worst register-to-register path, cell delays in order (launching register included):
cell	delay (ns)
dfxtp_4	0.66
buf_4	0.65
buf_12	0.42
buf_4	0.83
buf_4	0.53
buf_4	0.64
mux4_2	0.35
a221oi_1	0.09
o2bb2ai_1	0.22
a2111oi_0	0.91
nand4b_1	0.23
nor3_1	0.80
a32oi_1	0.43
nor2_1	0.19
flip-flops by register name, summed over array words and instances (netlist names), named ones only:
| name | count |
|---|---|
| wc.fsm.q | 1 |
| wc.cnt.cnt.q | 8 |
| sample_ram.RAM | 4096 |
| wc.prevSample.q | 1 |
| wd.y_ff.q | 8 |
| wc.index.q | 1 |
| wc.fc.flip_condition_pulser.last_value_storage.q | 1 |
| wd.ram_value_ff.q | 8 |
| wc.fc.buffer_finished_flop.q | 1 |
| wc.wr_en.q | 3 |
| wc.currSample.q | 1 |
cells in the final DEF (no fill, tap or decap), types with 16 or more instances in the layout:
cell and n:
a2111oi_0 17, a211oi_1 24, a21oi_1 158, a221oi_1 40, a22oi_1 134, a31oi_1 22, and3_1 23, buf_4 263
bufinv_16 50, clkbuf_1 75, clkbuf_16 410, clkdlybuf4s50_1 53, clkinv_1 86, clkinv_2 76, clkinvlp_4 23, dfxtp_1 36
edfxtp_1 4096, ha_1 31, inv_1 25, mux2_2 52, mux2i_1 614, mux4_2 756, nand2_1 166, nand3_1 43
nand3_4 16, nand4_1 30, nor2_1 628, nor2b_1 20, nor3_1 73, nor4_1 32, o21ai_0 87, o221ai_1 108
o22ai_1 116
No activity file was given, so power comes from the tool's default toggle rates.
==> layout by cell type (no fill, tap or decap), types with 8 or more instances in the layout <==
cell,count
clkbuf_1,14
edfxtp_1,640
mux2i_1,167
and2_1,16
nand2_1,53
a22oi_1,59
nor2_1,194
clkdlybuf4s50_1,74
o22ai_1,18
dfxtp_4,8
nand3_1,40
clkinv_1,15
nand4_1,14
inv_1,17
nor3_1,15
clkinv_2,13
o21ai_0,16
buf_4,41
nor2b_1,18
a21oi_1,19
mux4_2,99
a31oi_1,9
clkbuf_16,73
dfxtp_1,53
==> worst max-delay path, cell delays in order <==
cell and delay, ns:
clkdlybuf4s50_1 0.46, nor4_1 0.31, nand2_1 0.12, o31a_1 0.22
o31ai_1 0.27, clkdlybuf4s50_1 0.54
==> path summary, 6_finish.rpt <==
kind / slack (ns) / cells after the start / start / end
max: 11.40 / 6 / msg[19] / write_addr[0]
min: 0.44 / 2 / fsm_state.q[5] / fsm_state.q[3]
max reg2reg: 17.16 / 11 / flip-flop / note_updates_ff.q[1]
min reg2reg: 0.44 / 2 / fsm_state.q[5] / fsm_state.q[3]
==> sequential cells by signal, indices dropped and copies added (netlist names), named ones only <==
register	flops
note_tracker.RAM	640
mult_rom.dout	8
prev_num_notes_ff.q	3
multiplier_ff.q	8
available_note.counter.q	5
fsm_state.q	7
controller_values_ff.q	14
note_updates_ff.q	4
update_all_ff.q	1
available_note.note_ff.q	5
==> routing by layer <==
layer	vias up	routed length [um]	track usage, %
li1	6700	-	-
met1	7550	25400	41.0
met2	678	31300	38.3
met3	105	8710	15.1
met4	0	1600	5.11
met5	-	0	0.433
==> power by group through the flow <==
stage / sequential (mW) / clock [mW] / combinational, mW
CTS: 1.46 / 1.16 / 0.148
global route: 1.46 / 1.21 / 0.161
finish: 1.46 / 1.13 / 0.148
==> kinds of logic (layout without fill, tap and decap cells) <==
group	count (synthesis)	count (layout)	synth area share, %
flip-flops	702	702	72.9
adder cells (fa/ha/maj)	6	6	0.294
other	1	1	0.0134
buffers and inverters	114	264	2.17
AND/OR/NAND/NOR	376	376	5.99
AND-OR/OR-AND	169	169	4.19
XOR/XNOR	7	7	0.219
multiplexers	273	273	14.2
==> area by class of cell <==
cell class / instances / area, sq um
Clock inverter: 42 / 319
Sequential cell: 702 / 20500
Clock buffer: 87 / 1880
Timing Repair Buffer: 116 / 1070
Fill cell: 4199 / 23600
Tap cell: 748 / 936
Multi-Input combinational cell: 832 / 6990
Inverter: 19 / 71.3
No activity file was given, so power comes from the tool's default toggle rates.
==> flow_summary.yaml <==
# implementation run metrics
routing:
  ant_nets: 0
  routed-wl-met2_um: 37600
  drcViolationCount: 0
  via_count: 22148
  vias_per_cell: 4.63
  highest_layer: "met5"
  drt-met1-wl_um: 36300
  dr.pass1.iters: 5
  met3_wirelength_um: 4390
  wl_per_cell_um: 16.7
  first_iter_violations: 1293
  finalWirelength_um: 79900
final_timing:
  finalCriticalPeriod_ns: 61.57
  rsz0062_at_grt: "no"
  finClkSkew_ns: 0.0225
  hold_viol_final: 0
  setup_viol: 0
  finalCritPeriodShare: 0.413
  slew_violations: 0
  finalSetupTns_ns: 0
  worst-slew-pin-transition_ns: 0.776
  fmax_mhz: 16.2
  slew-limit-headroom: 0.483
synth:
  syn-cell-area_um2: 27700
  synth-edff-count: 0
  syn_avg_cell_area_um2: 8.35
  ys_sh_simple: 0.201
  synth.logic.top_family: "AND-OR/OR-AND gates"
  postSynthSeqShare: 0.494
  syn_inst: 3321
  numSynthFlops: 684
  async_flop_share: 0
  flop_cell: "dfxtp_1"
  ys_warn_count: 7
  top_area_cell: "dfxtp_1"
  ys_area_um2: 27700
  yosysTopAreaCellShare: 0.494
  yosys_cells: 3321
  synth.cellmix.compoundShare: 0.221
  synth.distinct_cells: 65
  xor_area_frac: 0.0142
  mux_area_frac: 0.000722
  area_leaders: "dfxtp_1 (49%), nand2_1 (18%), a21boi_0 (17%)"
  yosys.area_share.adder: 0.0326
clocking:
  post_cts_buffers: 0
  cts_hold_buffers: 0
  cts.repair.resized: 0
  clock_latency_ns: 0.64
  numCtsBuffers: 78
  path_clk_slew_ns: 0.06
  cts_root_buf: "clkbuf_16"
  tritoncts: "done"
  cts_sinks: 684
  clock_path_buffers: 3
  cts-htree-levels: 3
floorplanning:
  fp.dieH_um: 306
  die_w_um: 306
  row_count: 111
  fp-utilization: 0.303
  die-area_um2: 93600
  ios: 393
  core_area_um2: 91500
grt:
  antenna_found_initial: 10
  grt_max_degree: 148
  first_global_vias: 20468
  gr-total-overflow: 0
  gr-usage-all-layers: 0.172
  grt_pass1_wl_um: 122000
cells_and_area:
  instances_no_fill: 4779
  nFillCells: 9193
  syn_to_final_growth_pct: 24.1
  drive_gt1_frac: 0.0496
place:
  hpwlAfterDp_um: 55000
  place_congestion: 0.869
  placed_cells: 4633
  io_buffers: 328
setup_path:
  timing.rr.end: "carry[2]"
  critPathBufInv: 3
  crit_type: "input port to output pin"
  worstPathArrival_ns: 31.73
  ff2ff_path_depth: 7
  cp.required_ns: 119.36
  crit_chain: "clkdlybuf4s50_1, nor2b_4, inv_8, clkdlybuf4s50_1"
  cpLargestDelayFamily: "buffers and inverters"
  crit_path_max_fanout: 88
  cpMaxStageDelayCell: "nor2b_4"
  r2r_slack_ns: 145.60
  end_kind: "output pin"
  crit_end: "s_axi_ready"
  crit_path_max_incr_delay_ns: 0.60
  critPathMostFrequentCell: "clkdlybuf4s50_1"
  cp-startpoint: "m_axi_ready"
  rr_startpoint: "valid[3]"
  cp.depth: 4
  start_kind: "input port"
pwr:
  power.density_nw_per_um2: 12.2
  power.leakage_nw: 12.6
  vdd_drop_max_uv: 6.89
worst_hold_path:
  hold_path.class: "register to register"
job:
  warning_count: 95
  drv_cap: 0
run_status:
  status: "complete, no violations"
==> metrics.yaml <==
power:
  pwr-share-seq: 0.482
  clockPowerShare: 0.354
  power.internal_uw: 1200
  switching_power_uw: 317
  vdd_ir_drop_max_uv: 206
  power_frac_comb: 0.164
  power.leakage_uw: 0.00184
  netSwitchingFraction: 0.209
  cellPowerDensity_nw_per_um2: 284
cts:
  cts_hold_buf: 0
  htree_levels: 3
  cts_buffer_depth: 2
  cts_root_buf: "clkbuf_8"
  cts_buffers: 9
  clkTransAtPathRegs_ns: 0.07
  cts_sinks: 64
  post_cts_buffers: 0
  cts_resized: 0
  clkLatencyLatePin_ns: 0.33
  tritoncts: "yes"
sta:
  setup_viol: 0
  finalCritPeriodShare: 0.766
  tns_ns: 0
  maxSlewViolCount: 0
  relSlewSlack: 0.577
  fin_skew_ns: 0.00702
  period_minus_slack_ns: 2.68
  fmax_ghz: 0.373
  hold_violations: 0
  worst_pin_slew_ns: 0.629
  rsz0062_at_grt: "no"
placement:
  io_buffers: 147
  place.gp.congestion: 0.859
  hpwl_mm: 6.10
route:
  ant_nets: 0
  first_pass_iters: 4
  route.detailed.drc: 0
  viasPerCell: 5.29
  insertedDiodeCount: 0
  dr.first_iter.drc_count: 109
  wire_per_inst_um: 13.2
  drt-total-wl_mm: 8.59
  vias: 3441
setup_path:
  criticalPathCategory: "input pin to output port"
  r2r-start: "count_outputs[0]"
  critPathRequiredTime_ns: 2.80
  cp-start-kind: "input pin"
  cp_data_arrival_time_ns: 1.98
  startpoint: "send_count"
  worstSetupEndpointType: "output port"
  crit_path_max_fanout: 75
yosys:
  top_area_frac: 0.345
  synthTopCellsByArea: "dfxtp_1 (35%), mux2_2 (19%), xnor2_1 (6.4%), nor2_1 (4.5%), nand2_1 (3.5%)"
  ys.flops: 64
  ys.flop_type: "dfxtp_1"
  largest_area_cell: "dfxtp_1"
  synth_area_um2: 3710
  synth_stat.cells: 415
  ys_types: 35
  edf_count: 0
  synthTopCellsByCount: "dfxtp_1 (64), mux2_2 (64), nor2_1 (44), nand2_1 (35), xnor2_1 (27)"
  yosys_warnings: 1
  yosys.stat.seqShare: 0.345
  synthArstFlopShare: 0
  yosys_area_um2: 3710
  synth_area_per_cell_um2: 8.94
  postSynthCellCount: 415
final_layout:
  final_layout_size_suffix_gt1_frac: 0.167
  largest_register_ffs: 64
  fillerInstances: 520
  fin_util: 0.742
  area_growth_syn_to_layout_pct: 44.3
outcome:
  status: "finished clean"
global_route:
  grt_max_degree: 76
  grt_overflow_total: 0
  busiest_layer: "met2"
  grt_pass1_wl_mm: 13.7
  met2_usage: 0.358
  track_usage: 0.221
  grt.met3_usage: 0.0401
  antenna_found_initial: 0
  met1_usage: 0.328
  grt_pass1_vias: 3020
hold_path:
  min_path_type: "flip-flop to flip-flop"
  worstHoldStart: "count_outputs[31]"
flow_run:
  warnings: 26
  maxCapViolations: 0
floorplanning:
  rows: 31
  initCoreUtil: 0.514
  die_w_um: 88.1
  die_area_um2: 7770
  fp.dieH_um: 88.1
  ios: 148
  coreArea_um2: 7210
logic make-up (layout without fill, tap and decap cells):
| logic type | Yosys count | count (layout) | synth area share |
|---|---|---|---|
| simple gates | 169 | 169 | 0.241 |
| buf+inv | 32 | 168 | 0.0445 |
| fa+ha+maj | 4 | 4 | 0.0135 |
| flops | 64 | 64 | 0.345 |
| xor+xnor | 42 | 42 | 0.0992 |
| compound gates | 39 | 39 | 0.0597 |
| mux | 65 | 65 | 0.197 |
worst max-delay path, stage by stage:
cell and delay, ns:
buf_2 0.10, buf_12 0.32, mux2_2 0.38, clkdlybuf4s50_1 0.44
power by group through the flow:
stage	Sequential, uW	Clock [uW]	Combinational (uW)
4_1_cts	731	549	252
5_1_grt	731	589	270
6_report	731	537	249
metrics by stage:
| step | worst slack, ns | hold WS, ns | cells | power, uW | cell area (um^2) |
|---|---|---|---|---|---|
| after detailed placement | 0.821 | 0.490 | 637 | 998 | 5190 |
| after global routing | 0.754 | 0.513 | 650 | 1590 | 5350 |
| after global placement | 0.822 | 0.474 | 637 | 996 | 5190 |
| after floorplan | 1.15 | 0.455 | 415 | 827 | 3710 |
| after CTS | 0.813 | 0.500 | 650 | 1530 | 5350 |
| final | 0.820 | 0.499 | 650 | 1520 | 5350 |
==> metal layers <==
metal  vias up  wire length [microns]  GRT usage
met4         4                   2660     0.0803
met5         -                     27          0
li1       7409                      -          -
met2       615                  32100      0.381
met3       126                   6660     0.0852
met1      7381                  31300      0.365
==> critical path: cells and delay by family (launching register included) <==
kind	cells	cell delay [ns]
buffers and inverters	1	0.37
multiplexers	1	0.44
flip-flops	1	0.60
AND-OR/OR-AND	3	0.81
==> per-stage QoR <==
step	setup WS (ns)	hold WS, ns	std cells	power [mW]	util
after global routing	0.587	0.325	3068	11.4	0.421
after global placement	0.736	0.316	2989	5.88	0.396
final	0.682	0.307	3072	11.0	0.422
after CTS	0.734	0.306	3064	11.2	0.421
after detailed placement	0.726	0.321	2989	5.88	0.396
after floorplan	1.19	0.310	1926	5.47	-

**Task:** Using the data above, reproduce exactly the lines from the line that contains "Timing Repair Buffer: 116 / 1070" through the line that contains "dr.pass1.iters: 5", including both.

**Written solution:**
Timing Repair Buffer: 116 / 1070
Fill cell: 4199 / 23600
Tap cell: 748 / 936
Multi-Input combinational cell: 832 / 6990
Inverter: 19 / 71.3
No activity file was given, so power comes from the tool's default toggle rates.
==> flow_summary.yaml <==
# implementation run metrics
routing:
  ant_nets: 0
  routed-wl-met2_um: 37600
  drcViolationCount: 0
  via_count: 22148
  vias_per_cell: 4.63
  highest_layer: "met5"
  drt-met1-wl_um: 36300
  dr.pass1.iters: 5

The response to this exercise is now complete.